===== config.mk =====
export PLATFORM = sky130hd
export DESIGN_NAME = mem_arbiter
export DESIGN_NICKNAME = d
export VERILOG_FILES = /design/src/rtl/cpu_types_pkg.sv /design/src/rtl/mem_arbiter.sv
export SDC_FILE = /design/constraint.sdc
export NUM_CORES = 1
export LEC_CHECK = 0
export ABC_AREA = 1
export CELL_PAD_IN_SITES_DETAIL_PLACEMENT = 1
export CELL_PAD_IN_SITES_GLOBAL_PLACEMENT = 2
export CORE_AREA = 4 4 165 167
export CTS_BUF_LIST = sky130_fd_sc_hd__clkbuf_16
export CTS_CLUSTER_SIZE = 12
export DETAILED_ROUTE_END_ITERATION = 16
export DIE_AREA = 0 0 169 171
export PLACE_DENSITY_LB_ADDON = 0.1
export SLEW_MARGIN = 25
export SYNTH_ARGS = -nofsm -noshare
export SYNTH_HDL_FRONTEND = slang
export SYNTH_SLANG_ARGS = --single-unit

===== constraint.sdc =====
create_clock -name CLK -period 5 [get_ports CLK]
set_input_delay 0.5 -clock CLK [delete_from_list [all_inputs] [get_ports CLK]]
set_output_delay 0.5 -clock CLK [all_outputs]
set_load 0.005 [all_outputs]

▶ _TASK GOAL_:
Taking the entries above, print exactly the lines starting at the line with "export SYNTH_HDL_FRONTEND = slang" and ending at the line with "set_output_delay 0.5 -clock CLK [all_outputs]", both included.

▶ _FINISHED EXERCISE_:
export SYNTH_HDL_FRONTEND = slang
export SYNTH_SLANG_ARGS = --single-unit

===== constraint.sdc =====
create_clock -name CLK -period 5 [get_ports CLK]
set_input_delay 0.5 -clock CLK [delete_from_list [all_inputs] [get_ports CLK]]
set_output_delay 0.5 -clock CLK [all_outputs]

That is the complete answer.